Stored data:
%%

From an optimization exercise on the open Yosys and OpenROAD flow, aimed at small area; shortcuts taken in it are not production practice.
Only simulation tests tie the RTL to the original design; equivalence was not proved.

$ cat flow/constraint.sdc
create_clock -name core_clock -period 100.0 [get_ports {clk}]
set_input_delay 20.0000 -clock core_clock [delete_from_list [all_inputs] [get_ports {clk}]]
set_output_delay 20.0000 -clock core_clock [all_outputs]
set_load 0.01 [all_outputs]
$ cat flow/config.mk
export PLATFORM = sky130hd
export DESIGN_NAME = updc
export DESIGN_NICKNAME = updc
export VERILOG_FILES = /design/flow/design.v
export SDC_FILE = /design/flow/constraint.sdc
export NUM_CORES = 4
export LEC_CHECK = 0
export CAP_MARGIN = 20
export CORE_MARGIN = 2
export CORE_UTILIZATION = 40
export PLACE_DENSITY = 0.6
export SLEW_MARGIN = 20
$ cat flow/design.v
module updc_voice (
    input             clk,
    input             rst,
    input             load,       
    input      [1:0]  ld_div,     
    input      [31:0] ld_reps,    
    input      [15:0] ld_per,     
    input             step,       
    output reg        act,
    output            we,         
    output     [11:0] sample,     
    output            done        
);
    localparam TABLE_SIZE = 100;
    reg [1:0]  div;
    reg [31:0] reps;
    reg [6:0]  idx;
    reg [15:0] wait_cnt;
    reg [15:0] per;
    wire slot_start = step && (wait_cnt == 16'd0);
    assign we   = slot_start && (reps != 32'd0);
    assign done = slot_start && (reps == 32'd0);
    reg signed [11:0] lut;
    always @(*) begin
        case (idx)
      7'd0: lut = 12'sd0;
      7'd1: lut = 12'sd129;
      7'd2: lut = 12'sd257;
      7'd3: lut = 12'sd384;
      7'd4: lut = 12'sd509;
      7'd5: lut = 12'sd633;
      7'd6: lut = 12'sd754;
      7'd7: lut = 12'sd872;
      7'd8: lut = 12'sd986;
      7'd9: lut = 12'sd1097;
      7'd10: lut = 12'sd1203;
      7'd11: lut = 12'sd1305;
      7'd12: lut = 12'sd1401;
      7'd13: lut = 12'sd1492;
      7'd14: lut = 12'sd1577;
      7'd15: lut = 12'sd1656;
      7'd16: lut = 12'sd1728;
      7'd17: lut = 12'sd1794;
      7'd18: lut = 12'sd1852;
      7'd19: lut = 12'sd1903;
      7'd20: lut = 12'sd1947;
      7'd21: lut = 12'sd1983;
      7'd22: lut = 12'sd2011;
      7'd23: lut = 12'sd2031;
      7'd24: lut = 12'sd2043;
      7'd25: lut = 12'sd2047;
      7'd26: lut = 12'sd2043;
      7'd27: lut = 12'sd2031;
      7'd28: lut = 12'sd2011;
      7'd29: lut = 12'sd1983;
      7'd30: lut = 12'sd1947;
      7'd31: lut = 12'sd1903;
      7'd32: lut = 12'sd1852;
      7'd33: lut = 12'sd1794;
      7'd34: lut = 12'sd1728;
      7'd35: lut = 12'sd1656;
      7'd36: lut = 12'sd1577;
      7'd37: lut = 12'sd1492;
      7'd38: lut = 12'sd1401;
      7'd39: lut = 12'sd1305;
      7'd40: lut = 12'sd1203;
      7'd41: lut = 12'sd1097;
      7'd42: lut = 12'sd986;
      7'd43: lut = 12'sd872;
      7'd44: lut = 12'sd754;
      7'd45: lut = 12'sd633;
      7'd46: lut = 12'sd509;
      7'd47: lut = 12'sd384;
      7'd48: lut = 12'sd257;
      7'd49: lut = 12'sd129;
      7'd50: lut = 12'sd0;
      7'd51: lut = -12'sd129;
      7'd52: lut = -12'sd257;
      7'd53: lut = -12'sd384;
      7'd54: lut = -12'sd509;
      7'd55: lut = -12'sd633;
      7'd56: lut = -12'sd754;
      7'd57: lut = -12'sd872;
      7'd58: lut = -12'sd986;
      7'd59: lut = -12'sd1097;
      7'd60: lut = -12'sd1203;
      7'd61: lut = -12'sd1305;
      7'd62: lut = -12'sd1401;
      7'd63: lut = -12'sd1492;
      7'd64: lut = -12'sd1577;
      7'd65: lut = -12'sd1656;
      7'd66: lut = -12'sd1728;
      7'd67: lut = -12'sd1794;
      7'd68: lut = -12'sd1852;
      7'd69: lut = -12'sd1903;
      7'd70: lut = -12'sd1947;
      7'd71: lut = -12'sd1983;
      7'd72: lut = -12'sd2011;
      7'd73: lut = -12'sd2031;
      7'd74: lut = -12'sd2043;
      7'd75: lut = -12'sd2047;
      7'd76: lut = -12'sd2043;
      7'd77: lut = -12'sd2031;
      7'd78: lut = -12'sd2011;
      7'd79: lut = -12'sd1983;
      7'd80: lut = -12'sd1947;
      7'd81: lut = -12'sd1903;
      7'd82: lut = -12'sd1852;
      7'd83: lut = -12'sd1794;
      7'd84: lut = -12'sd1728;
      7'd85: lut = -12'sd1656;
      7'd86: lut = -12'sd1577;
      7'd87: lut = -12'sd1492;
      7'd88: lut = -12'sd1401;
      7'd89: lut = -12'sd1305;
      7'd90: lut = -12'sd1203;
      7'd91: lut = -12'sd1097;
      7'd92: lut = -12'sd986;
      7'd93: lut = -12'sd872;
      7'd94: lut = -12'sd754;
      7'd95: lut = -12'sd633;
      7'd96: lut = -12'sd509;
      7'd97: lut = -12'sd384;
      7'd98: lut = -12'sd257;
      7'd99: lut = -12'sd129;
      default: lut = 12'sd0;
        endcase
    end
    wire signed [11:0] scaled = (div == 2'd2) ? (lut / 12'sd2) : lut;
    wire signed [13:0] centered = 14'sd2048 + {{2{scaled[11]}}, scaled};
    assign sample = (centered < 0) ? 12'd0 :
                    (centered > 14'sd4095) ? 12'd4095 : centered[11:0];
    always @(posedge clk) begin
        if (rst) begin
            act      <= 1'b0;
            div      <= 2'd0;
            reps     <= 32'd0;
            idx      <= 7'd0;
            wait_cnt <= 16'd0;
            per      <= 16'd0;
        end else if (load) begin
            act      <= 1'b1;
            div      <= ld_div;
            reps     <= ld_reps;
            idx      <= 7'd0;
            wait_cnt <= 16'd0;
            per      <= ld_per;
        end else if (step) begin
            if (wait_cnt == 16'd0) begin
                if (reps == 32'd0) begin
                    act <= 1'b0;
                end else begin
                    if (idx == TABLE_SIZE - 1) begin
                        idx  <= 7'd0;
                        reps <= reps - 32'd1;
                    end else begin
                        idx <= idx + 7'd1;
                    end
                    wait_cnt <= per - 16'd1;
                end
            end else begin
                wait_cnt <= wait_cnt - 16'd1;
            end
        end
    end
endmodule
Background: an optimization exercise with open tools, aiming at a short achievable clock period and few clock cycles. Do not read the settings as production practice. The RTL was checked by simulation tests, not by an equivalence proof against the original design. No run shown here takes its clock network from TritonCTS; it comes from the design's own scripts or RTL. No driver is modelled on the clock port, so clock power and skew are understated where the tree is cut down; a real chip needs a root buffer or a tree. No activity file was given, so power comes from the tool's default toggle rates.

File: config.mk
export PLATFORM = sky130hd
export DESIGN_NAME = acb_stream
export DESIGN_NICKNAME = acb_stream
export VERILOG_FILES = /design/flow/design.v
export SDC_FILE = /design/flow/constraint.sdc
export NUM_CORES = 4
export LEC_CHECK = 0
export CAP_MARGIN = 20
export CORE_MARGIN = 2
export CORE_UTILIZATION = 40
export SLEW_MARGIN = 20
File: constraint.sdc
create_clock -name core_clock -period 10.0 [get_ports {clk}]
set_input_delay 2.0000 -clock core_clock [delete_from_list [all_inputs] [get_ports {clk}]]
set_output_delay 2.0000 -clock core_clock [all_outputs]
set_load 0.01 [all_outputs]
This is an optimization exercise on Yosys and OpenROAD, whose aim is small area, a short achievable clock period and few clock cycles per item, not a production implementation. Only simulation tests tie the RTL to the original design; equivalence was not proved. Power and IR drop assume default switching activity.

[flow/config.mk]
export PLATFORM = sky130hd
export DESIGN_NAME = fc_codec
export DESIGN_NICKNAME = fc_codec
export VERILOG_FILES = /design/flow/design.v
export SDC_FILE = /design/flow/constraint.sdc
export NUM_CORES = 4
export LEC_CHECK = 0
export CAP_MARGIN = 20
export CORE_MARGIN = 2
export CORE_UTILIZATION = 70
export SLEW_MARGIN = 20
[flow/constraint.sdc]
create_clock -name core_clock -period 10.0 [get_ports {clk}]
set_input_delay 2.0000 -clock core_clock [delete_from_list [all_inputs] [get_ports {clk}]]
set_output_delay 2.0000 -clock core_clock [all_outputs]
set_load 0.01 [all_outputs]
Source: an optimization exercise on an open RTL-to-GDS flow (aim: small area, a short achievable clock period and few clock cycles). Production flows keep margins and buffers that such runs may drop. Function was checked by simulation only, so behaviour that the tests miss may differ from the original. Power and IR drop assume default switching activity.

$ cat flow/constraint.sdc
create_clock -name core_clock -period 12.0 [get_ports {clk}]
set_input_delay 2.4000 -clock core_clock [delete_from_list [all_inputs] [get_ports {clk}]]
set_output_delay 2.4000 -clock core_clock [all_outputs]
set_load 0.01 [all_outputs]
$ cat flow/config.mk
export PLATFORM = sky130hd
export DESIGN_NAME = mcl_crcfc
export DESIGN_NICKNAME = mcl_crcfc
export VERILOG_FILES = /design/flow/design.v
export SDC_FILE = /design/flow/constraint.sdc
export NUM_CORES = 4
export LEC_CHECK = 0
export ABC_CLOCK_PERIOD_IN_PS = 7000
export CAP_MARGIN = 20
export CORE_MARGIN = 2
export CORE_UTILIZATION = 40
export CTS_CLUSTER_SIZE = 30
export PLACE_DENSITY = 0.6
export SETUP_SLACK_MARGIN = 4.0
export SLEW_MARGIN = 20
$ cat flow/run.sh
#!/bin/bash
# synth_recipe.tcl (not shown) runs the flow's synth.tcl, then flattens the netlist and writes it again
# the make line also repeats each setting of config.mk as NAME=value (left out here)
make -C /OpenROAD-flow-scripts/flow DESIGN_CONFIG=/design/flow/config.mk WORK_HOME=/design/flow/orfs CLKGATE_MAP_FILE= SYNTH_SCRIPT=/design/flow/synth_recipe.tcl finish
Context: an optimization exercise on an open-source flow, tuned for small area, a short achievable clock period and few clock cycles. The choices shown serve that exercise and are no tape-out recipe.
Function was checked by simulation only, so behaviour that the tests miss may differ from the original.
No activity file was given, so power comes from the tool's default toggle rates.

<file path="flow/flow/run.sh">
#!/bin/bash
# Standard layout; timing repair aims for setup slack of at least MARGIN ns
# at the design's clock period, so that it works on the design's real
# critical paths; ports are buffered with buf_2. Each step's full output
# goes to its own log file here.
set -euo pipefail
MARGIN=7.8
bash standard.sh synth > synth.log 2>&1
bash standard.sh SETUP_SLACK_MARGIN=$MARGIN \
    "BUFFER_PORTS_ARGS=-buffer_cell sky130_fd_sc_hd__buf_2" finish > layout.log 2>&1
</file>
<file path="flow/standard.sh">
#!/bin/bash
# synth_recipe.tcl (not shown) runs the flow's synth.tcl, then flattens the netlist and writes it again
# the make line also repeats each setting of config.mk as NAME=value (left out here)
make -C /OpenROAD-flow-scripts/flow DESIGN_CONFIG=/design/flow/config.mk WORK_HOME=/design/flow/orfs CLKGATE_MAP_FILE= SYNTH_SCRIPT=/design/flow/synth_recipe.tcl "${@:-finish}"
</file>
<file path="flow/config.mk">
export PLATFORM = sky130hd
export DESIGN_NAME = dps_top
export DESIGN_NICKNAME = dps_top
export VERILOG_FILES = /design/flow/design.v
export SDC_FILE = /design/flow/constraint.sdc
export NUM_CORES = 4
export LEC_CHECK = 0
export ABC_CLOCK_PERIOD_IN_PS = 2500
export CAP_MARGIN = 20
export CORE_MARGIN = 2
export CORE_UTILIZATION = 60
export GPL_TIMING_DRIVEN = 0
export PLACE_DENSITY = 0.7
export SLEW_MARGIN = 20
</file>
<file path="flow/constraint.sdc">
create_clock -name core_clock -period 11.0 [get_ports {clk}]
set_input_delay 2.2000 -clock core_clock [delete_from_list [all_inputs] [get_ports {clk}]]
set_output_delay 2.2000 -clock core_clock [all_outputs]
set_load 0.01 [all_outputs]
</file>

%%

Activity:
The lines holding the word "optimization" are the answer. Find them in the entries and copy them.

Answer box:
From an optimization exercise on the open Yosys and OpenROAD flow, aimed at small area; shortcuts taken in it are not production practice.
Background: an optimization exercise with open tools, aiming at a short achievable clock period and few clock cycles. Do not read the settings as production practice. The RTL was checked by simulation tests, not by an equivalence proof against the original design. No run shown here takes its clock network from TritonCTS; it comes from the design's own scripts or RTL. No driver is modelled on the clock port, so clock power and skew are understated where the tree is cut down; a real chip needs a root buffer or a tree. No activity file was given, so power comes from the tool's default toggle rates.
This is an optimization exercise on Yosys and OpenROAD, whose aim is small area, a short achievable clock period and few clock cycles per item, not a production implementation. Only simulation tests tie the RTL to the original design; equivalence was not proved. Power and IR drop assume default switching activity.
Source: an optimization exercise on an open RTL-to-GDS flow (aim: small area, a short achievable clock period and few clock cycles). Production flows keep margins and buffers that such runs may drop. Function was checked by simulation only, so behaviour that the tests miss may differ from the original. Power and IR drop assume default switching activity.
Context: an optimization exercise on an open-source flow, tuned for small area, a short achievable clock period and few clock cycles. The choices shown serve that exercise and are no tape-out recipe.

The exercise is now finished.